Inverse k-visibility for RSSI-based Indoor Geometric Mapping
Junseo Kim, Matthew Lisondra, Yeganeh Bahoo, Sajad Saeedi
TL;DR
This work tackles indoor mapping with WiFi RSSI by introducing Structure from WiFi (SfW) based on inverse $k$-visibility. It develops both dense and sparse variants to recover geometry from RSSI-derived $k$-values, using multiple routers and occupancy-grid maps, and validates the approach against LiDAR ground truth in simulated and real environments. Key findings include $k$-value accuracy around 82–96% and IOU ~0.83–0.96, with multi-router configurations offering substantial improvements and real-time processing capabilities.

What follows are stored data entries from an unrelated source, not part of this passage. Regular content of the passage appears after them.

File: src/rtl/regfile_wb_arbiter.sv
// regfile_wb_arbiter: shares the single register-file write port between the
// ALU and LSU writeback paths.
//   - Combinational valid/ready arbitration: LSU normally wins a tie. An ALU
//     request that keeps losing is promoted after MAX_WAIT lost cycles.
//   - The winning write is registered onto rf_wen/rf_rd/rf_rd_data with one
//     cycle of latency.
//   - Optional macro WB_BYPASS_EN adds decode bypass flags and data, taken
//     from the output register.
module regfile_wb_arbiter #(
   parameter int XLEN     = 32,
   parameter int MAX_WAIT = 4,
   parameter int WAIT_W   = 3
) (
   input  logic            clk,
   input  logic            rst_n,
   input  logic            wb_hold,
   input  logic            alu_valid,
   output logic            alu_ready,
   input  logic [4:0]      alu_rd,
   input  logic [XLEN-1:0] alu_data,
   input  logic            lsu_valid,
   output logic            lsu_ready,
   input  logic [4:0]      lsu_rd,
   input  logic [XLEN-1:0] lsu_data,
   output logic            rf_wen,
   output logic [4:0]      rf_rd,
   output logic [XLEN-1:0] rf_rd_data,
   output logic            alu_starved,
   input  logic [4:0]      rs1,
   input  logic [4:0]      rs2,
   output logic            byp1_hit,
   output logic            byp2_hit,
   output logic [XLEN-1:0] byp1_data,
   output logic [XLEN-1:0] byp2_data
);

   typedef enum logic {PRIO_LSU = 1'b0, PRIO_ALU = 1'b1} state_e;

   localparam logic [WAIT_W-1:0] MAX_WAIT_C = WAIT_W'(MAX_WAIT);

   state_e            state_q;
   logic [WAIT_W-1:0] wait_q, wait_d;
   logic              alu_gnt, lsu_gnt;
   logic              rf_wen_q;
   logic [4:0]        rf_rd_q;
   logic [XLEN-1:0]   rf_data_q;

   // Grant selection: only register state and inputs feed this, never rf_*.
   always_comb begin
      alu_gnt = 1'b0;
      lsu_gnt = 1'b0;
      if (rst_n && !wb_hold) begin
         if (alu_valid && lsu_valid) begin
            alu_gnt = (state_q == PRIO_ALU);
            lsu_gnt = (state_q != PRIO_ALU);
         end else begin
            alu_gnt = alu_valid;
            lsu_gnt = lsu_valid;
         end
      end
   end

   assign alu_ready = alu_gnt;
   assign lsu_ready = lsu_gnt;

   // ALU loss counter: frozen under hold, cleared when the ALU is idle or wins.
   always_comb begin
      wait_d = wait_q;
      if (!wb_hold) begin
         if (!alu_valid || alu_gnt)
            wait_d = '0;
         else if (wait_q != MAX_WAIT_C)
            wait_d = wait_q + WAIT_W'(1);
      end
   end

   // Priority FSM. Promotion happens on the edge where the counter reaches
   // MAX_WAIT, so the ALU wins on the cycle right after its MAX_WAIT-th loss.
   always_ff @(posedge clk or negedge rst_n) begin
      if (!rst_n) begin
         state_q     <= PRIO_LSU;
         wait_q      <= '0;
         alu_starved <= 1'b0;
      end else begin
         wait_q <= wait_d;
         if (!wb_hold) begin
            case (state_q)
               PRIO_LSU: if (wait_d == MAX_WAIT_C) begin
                  state_q     <= PRIO_ALU;
                  alu_starved <= 1'b1;
               end
               PRIO_ALU: if (alu_gnt) begin
                  state_q     <= PRIO_LSU;
                  alu_starved <= 1'b0;
               end
               default: begin
                  state_q     <= PRIO_LSU;
                  alu_starved <= 1'b0;
               end
            endcase
         end
      end
   end

   // Writeback register: capture the winner. Writes to x0 are swallowed.
   always_ff @(posedge clk or negedge rst_n) begin
      if (!rst_n) begin
         rf_wen_q  <= 1'b0;
         rf_rd_q   <= '0;
         rf_data_q <= '0;
      end else if (alu_gnt) begin
         rf_wen_q  <= |alu_rd;
         rf_rd_q   <= alu_rd;
         rf_data_q <= alu_data;
      end else if (lsu_gnt) begin
         rf_wen_q  <= |lsu_rd;
         rf_rd_q   <= lsu_rd;
         rf_data_q <= lsu_data;
      end else begin
         rf_wen_q  <= 1'b0;
      end
   end

   assign rf_wen     = rf_wen_q;
   assign rf_rd      = rf_rd_q;
   assign rf_rd_data = rf_data_q;

`ifdef WB_BYPASS_EN
   // Decode sees the in-flight write one cycle before the register file does.
   assign byp1_hit  = rf_wen_q && (rf_rd_q == rs1);
   assign byp2_hit  = rf_wen_q && (rf_rd_q == rs2);
   assign byp1_data = rf_data_q;
   assign byp2_data = rf_data_q;
`else
   logic unused_rs;
   assign unused_rs = ^{rs1, rs2};
   assign byp1_hit  = 1'b0;
   assign byp2_hit  = 1'b0;
   assign byp1_data = '0;
   assign byp2_data = '0;
`endif

endmodule
===== src/rtl/alu_dot8_pipe.sv =====
// rtl/alu_dot8_pipe.sv - pipelined signed INT8 4-way dot-product PE with elastic valid/ready stages
module alu_dot8_pipe #(
  parameter int NUM_LANES = 4,
  parameter int XLEN      = 32,
  parameter int TAG_WIDTH = 8,
  parameter int LATENCY   = 2
) (
  input  logic                      clk,
  input  logic                      reset,
  input  logic                      in_valid,
  output logic                      in_ready,
  input  logic [TAG_WIDTH-1:0]      in_tag,
  input  logic [NUM_LANES-1:0]      in_mask,
  input  logic [NUM_LANES*XLEN-1:0] in_rs1,
  input  logic [NUM_LANES*XLEN-1:0] in_rs2,
  output logic                      out_valid,
  input  logic                      out_ready,
  output logic [TAG_WIDTH-1:0]      out_tag,
  output logic [NUM_LANES-1:0]      out_mask,
  output logic [NUM_LANES*XLEN-1:0] out_data,
  output logic                      busy
);

  localparam int DW = NUM_LANES * XLEN;

  logic [LATENCY:1]                v_q;
  logic [LATENCY:1]                ld;
  logic [NUM_LANES-1:0][3:0][15:0] prod_d;
  logic [NUM_LANES-1:0][3:0][15:0] prod_q;
  logic [TAG_WIDTH-1:0]            tag1_q;
  logic [NUM_LANES-1:0]            mask1_q;
  logic [TAG_WIDTH-1:0]            tag_q  [LATENCY:2];
  logic [NUM_LANES-1:0]            mask_q [LATENCY:2];
  logic [DW-1:0]                   data_q [LATENCY:2];
  logic [DW-1:0]                   sum_d;

  // A stage may load when it is empty or its occupant leaves this cycle;
  // the "open" chain ripples from the output back toward the input.
  always_comb begin : advance
    logic open;
    ld   = '0;
    open = !v_q[LATENCY] || out_ready;
    ld[LATENCY] = open;
    for (int i = LATENCY - 1; i >= 1; i--) begin
      open  = !v_q[i] || open;
      ld[i] = open;
    end
  end

  always_comb begin : products
    logic signed [15:0] a;
    logic signed [15:0] b;
    a      = '0;
    b      = '0;
    prod_d = '0;
    for (int l = 0; l < NUM_LANES; l++) begin
      for (int k = 0; k < 4; k++) begin
        a = {{8{in_rs1[l*XLEN + 8*k + 7]}}, in_rs1[l*XLEN + 8*k +: 8]};
        b = {{8{in_rs2[l*XLEN + 8*k + 7]}}, in_rs2[l*XLEN + 8*k +: 8]};
        // Masked lanes carry zero products so their sum is zero downstream.
        if (in_mask[l]) prod_d[l][k] = a * b;
      end
    end
  end

  always_comb begin : summation
    logic [17:0] acc;
    acc   = '0;
    sum_d = '0;
    for (int l = 0; l < NUM_LANES; l++) begin
      acc = '0;
      for (int k = 0; k < 4; k++) begin
        acc = acc + {{2{prod_q[l][k][15]}}, prod_q[l][k]};
      end
      sum_d[l*XLEN +: XLEN] = {{(XLEN-18){acc[17]}}, acc};
    end
  end

  always_ff @(posedge clk) begin
    if (reset) begin
      v_q     <= '0;
      prod_q  <= '0;
      tag1_q  <= '0;
      mask1_q <= '0;
      for (int i = 2; i <= LATENCY; i++) begin
        tag_q[i]  <= '0;
        mask_q[i] <= '0;
        data_q[i] <= '0;
      end
    end else begin
      if (ld[1]) v_q[1] <= in_valid;
      if (ld[1] && in_valid) begin
        prod_q  <= prod_d;
        tag1_q  <= in_tag;
        mask1_q <= in_mask;
      end
      if (ld[2]) v_q[2] <= v_q[1];
      if (ld[2] && v_q[1]) begin
        tag_q[2]  <= tag1_q;
        mask_q[2] <= mask1_q;
        data_q[2] <= sum_d;
      end
      for (int i = 3; i <= LATENCY; i++) begin
        if (ld[i]) v_q[i] <= v_q[i-1];
        if (ld[i] && v_q[i-1]) begin
          tag_q[i]  <= tag_q[i-1];
          mask_q[i] <= mask_q[i-1];
          data_q[i] <= data_q[i-1];
        end
      end
    end
  end

  assign in_ready  = ld[1];
  assign out_valid = v_q[LATENCY];
  assign out_tag   = tag_q[LATENCY];
  assign out_mask  = mask_q[LATENCY];
  assign out_data  = data_q[LATENCY];
  assign busy      = |v_q;

endmodule
<file path="config.mk">
export PLATFORM = sky130hd
export DESIGN_NAME = mux_scan
export DESIGN_NICKNAME = d
export VERILOG_FILES = /design/src/rtl/mux_scan_pkg.sv /design/src/rtl/dwell_timer.sv /design/src/rtl/mux_scan.sv
export SDC_FILE = /design/constraint.sdc
export NUM_CORES = 1
export LEC_CHECK = 0
export BUFFER_PORTS_ARGS = -buffer_cell sky130_fd_sc_hd__buf_2
export CAP_MARGIN = 20
export CORE_MARGIN = 1.5
export CORE_UTILIZATION = 35
export CTS_BUF_LIST = sky130_fd_sc_hd__clkbuf_2
export DETAILED_ROUTE_END_ITERATION = 6
export GPL_TIMING_DRIVEN = 1
export PLACE_DENSITY_LB_ADDON = 0.1
export SETUP_SLACK_MARGIN = 0.1
export SLEW_MARGIN = 20
export SYNTH_ARGS = -nofsm -noshare
export SYNTH_HDL_FRONTEND = slang
export SYNTH_SLANG_ARGS = --single-unit
</file>
<file path="constraint.sdc">
create_clock -name clk -period 2.15 [get_ports clk]
set_input_delay 0.3225 -clock clk [delete_from_list [all_inputs] [get_ports clk]]
set_output_delay 0.3225 -clock clk [all_outputs]
set_load 0.01 [all_outputs]
</file>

The method provides a viable alternative for WiFi-based geometric mapping, enabling planning and navigation without relying on cameras or LiDAR, and highlights future directions in multipath modeling and active exploration.
Abstract
In recent years, the increased availability of WiFi in indoor environments has gained interest in the robotics community to utilize WiFi signals for indoor simultaneous localization and mapping algorithms. This paper discusses the challenges of achieving high-accuracy geometric map building using WiFi signals. The paper introduces the concept of inverse k-visibility, developed from the k-visibility algorithm, to identify free space in an unknown environment, used for planning, navigation, and obstacle avoidance. Comprehensive experiments, including those utilizing single and multiple RSSI signals, were conducted in both simulated and real-world environments to demonstrate the robustness of the proposed algorithm. Additionally, a detailed analysis comparing the resulting maps with ground-truth LiDAR-based maps is provided to highlight the algorithm's accuracy and reliability.